┌──

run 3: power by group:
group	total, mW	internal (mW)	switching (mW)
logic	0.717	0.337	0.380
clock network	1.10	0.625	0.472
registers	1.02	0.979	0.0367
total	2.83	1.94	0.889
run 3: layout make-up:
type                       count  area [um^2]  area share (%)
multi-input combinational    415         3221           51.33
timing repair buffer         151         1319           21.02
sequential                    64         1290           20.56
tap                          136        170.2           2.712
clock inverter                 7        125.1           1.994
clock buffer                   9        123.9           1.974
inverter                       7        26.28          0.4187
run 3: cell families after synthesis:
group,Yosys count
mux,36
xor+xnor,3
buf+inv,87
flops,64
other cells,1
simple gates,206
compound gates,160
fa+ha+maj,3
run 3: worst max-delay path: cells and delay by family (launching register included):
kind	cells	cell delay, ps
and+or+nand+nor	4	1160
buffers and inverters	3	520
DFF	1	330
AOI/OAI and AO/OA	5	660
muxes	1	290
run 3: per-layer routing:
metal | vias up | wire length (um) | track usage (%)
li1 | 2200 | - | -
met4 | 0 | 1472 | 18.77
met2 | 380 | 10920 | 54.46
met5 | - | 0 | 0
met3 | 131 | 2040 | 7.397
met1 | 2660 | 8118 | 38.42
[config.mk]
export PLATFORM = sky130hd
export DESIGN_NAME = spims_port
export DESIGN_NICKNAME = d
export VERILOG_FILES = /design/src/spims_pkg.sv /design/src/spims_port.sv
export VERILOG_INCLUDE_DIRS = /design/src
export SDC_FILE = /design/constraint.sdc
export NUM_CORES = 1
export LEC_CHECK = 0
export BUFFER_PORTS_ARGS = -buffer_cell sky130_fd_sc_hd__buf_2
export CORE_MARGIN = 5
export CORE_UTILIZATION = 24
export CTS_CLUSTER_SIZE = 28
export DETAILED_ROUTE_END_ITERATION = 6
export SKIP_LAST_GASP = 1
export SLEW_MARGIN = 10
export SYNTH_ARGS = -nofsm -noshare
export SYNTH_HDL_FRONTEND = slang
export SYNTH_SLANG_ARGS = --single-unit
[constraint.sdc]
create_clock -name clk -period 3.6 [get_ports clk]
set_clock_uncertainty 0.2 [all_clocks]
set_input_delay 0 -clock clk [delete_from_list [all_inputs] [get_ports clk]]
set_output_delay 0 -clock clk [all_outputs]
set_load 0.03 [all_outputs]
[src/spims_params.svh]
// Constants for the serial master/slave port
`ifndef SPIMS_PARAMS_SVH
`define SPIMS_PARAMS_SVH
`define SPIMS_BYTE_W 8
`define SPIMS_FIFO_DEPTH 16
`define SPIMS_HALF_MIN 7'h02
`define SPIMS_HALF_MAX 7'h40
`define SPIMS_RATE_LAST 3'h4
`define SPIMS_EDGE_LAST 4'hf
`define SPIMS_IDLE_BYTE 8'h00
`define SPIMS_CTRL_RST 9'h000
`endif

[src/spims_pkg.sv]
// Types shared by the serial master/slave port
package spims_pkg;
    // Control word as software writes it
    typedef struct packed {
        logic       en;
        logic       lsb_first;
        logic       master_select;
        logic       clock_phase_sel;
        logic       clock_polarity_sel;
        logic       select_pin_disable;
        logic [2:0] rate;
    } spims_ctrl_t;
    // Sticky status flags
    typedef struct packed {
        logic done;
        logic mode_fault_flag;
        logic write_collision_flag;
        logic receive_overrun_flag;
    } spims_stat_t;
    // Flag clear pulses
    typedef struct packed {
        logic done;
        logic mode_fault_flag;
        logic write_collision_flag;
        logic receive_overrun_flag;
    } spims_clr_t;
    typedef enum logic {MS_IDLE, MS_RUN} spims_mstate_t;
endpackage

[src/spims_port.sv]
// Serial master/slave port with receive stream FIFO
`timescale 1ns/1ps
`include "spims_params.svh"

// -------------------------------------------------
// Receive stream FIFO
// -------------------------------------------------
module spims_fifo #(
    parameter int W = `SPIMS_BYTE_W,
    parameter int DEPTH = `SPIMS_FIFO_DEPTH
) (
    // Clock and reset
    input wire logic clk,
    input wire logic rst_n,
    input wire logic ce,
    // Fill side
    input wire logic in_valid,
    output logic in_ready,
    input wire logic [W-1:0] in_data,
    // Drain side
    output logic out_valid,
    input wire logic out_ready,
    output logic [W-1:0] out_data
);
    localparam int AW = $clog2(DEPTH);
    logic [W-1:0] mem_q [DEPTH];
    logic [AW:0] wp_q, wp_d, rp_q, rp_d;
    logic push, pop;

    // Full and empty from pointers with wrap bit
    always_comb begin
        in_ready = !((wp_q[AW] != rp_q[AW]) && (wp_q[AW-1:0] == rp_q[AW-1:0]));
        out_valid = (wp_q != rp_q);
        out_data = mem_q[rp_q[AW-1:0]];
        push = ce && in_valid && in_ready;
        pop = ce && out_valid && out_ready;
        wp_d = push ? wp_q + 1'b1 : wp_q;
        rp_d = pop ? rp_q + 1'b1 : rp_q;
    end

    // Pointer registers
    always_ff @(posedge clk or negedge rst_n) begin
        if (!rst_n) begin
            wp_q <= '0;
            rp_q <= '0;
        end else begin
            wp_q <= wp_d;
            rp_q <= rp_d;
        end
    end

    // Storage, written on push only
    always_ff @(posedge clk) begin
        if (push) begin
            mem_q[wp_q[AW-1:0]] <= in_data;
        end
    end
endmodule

└──

• _ACTIVITY_
Copy each line of the preceding material that contains "group".

• _OUTPUT OF THE EXERCISE_
run 3: power by group:
group	total, mW	internal (mW)	switching (mW)
group,Yosys count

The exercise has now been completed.